Pedang Elemental Raja Iblis
Episode 248 : Kolam Hutan Spirit


__ADS_3

Banyak gadis berbaju renang sedang bermain-main di sepanjang tepi danau, menangis dengan suara merdu. Tapi begitu mereka menyadari Kaizo, berbagai pisau tak terlihat menusuk hatinya.


"Kyaa, Raja Cabul, Raja Cabul ada di sini!"


"Dia melihat ke sini, betapa menakutkan."


"Sungguh tatapan yang tidak menyenangkan."


"Jangan mendekatinya, Nona!"


Mereka berturut-turut melompat ke danau dan berenang ke tepi jauh.


"Apakah aku hiu atau semacamnya?" Kaizo yang terluka menggantungkan kepalanya di tepi danau yang kosong.


"Aku, aku membuatmu menunggu, Kaizo."


Dan pada saat itu, beralih ke arah suara yang datang dari belakang, dia melihat Viona berdiri di sana dengan tangan di pinggul.


Kulit mudanya diwarnai sedikit merah.
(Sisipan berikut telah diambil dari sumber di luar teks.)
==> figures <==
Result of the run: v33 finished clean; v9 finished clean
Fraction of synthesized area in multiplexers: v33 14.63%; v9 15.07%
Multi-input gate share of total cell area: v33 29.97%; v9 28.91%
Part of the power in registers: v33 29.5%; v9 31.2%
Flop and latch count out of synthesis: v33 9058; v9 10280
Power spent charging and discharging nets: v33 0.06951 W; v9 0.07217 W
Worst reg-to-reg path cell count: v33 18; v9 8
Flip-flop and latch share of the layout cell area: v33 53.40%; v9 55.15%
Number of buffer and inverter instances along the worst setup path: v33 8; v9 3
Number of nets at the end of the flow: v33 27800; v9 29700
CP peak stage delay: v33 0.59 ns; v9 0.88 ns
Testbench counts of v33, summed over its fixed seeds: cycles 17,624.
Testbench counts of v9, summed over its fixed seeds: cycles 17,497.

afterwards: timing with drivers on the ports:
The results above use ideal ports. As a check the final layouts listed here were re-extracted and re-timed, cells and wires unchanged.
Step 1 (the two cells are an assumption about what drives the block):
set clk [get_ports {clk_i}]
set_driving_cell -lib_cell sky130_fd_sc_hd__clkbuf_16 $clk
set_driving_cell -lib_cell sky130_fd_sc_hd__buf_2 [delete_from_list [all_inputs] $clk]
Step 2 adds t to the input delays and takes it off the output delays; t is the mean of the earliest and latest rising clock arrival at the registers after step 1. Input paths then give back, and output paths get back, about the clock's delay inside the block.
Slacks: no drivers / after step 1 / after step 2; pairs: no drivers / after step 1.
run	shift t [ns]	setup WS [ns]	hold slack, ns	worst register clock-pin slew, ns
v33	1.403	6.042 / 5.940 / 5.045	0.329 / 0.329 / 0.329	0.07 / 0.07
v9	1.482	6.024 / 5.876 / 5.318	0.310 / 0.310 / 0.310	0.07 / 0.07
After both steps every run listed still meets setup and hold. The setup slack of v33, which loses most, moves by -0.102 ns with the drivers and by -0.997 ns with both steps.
Dadanya seakan meledak. Pantatnya yang menggemaskan terbungkus baju renang bermotif bunga. Kakinya yang ramping dan indah mempesona.
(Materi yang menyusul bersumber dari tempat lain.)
This design comes from an exercise in tuning for small area and a short achievable clock period on the open sky130 flow, not from production work. Where RTL was checked, it was by simulation tests only, not by an equivalence proof against the original. Power figures rest on the tool's default switching activity, not on a simulated workload.

==> 07-02 <==
==> flow/design.v <==
module sd_block_buffer #(
    parameter int BLOCK_LEN = 512,
    parameter int ADDR_W    = 9
) (
    input  logic              clk96m,
    input  logic              rst,
    input  logic              arm,
    input  logic [7:0]        din,
    input  logic              din_valid,
    input  logic              rd_req,
    input  logic              rd_rewind,
    output logic [7:0]        rd_data,
    output logic              rd_valid,
    output logic              busy,
    output logic              done,
    output logic              crc_ok,
    output logic [ADDR_W:0]   byte_cnt,
    output logic              overflow
);
    localparam int LINE_B = 4;                   
    localparam int NLINES = BLOCK_LEN / LINE_B;  
    logic        fill, chi, clo;
    logic [15:0] crc;
    logic        hi_eq;
    function automatic logic [15:0] crc16_byte(input logic [15:0] c,
                                               input logic [7:0]  d);
        logic [15:0] r;
        logic        fb;
        r = c;
        for (int i = 7; i >= 0; i--) begin
            fb = r[15] ^ d[i];
            r  = {r[14:0], 1'b0} ^ (fb ? 16'h1021 : 16'h0000);
        end
        crc16_byte = r;
    endfunction
    always_ff @(posedge clk96m) begin
        if (rst) begin
            fill     <= 1'b0;
            chi      <= 1'b0;
            clo      <= 1'b0;
            busy     <= 1'b0;
            done     <= 1'b0;
            crc_ok   <= 1'b0;
            byte_cnt <= '0;
            overflow <= 1'b0;
            crc      <= 16'h0000;
        end else if (arm) begin
            fill     <= 1'b1;
            chi      <= 1'b0;
            clo      <= 1'b0;
            busy     <= 1'b1;
            done     <= 1'b0;
            crc_ok   <= 1'b0;
            byte_cnt <= '0;
            overflow <= 1'b0;
            crc      <= 16'h0000;
        end else if (din_valid) begin
            if (!busy) overflow <= 1'b1;
            if (fill) begin
                byte_cnt <= byte_cnt + (ADDR_W+1)'(1);
                crc      <= crc16_byte(crc, din);
                if (&byte_cnt[ADDR_W-1:0]) begin
                    fill <= 1'b0;
                    chi  <= 1'b1;
                end
            end
            if (chi) begin
                chi <= 1'b0;
                clo <= 1'b1;
            end
            if (clo) begin
                clo    <= 1'b0;
                busy   <= 1'b0;
                done   <= 1'b1;
                crc_ok <= hi_eq && (din == crc[7:0]);
            end
        end
    end
    always_ff @(posedge clk96m) begin
        if (chi && din_valid) hi_eq <= (din == crc[15:8]);
    end
    logic [7:0] din_r;
    logic       we_r;
    logic [7:0] mem [BLOCK_LEN];
    always_ff @(posedge clk96m) begin
        din_r <= din;
        we_r  <= fill && din_valid && !arm;
    end
    always_ff @(posedge clk96m) begin
        if (we_r) begin
            for (int i = 0; i < BLOCK_LEN - 1; i++) mem[i] <= mem[i+1];
            mem[BLOCK_LEN-1] <= din_r;
        end
    end
    logic [ADDR_W-1:0]     ptr;
    logic [NLINES-1:0]     lsel;
    logic [8*LINE_B-1:0]   la, lb, lfetch, line0;
    logic                  rd_hit, lcross, rewind0;
    assign rd_hit  = rd_req && done;
    assign lcross   = rd_hit && (&ptr[1:0]);
    assign rewind0 = arm || rd_rewind;
    always_comb begin
        for (int b = 0; b < LINE_B; b++) line0[8*b +: 8] = mem[b];
    end
    logic [8*BLOCK_LEN-1:0]     mem_flat;
    always_comb begin
        for (int i = 0; i < BLOCK_LEN; i++) mem_flat[8*i +: 8] = mem[i];
    end
    sd_block_buffer_linesel #(.NLINES(NLINES), .LWIDTH(8*LINE_B)) u_linesel (
        .sel (lsel),
        .d   (mem_flat),
        .q   (lfetch)
    );
    always_ff @(posedge clk96m) begin
        lb <= lfetch;
        if (rewind0 || !done) la <= line0;
        else if (lcross)       la <= lb;
    end
    always_ff @(posedge clk96m) begin
        if (rst) begin
            rd_valid <= 1'b0;
            rd_data  <= 8'h00;
            ptr      <= '0;
            lsel     <= NLINES'(2);
        end else begin
            rd_valid <= rd_req;
            rd_data  <= rd_hit ? la[8*ptr[1:0] +: 8] : 8'h00;
            if (rewind0) begin
                ptr <= '0;
                lsel <= NLINES'(2);
            end else if (rd_hit) begin
                ptr <= ptr + ADDR_W'(1);
                if (lcross) lsel <= {lsel[NLINES-2:0], lsel[NLINES-1]};
            end
        end
    end
endmodule
module sd_block_buffer_linesel #(
    parameter int NLINES = 128,
    parameter int LWIDTH = 32
) (
    input  logic [NLINES-1:0]        sel,
    input  logic [NLINES*LWIDTH-1:0] d,
    output logic [LWIDTH-1:0]        q
);
    for (genvar k = 0; k < LWIDTH; k++) begin : g_bit
        logic [NLINES-1:0] col;
        for (genvar l = 0; l < NLINES; l++) begin : g_col
            assign col[l] = d[LWIDTH*l + k];
        end
        sd_block_buffer_or128 u_or (.sel(sel), .d(col), .y(q[k]));
    end
endmodule
module sd_block_buffer_or128 (
    input  logic [127:0] sel,
    input  logic [127:0] d,
    output logic         y
);
    logic [42:0] n1;    
    for (genvar g = 0; g < 42; g++) begin : g_l1
        sd_block_buffer_aoi222 u (
            .a0(sel[3*g]),   .b0(d[3*g]),
            .a1(sel[3*g+1]), .b1(d[3*g+1]),
            .a2(sel[3*g+2]), .b2(d[3*g+2]),
            .y(n1[g]));
    end
    sd_block_buffer_aoi22 u_l1_last (
        .a0(sel[126]), .b0(d[126]), .a1(sel[127]), .b1(d[127]), .y(n1[42]));
    assign y = ~&n1;
endmodule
Kaizo menelan ludah melihat proporsinya yang luar biasa itu berdiri di depannya.


"U-umm, apakah ini aneh?" Viona menggosok pahanya dengan malu-malu.


Kaizo akhirnya kembali sadar dan memberi komentarnya, "Ti-tidak, lebih tepatnya, yah, kamu cantik."


"A-apa, apa yang cabul ini katakan! Cabul!" Suara teguran Viona langsung menyerangnya.


"Apaan sih! Aku baru saja mengatakan pikiran jujurku."


"Di-diam! Jangan terlalu menatap kulit seorang princess maiden!" Viona dengan cepat menutupi dadanya.


"Aku, aku akan pergi berenang sedikit!"


Untuk mendinginkan tubuhnya yang terbakar karena rasa malu, dia melompat ke dalam danau dengan penuh semangat.


"Oh baiklah." Kaizo menghela napas sambil menatap Viona yang pergi berenang tanpa sadar.


Sosok renangnya juga cantik. Itu hampir seperti seekor naga yang dengan santai terbang di langit.


(Bagaimanapun, apakah melakukan ini benar-benar menjelaskan apa penyebab kemerosotannya? Meski dilihat dari sudut pandang orang luar, dia tidak terlihat sedang terpuruk.)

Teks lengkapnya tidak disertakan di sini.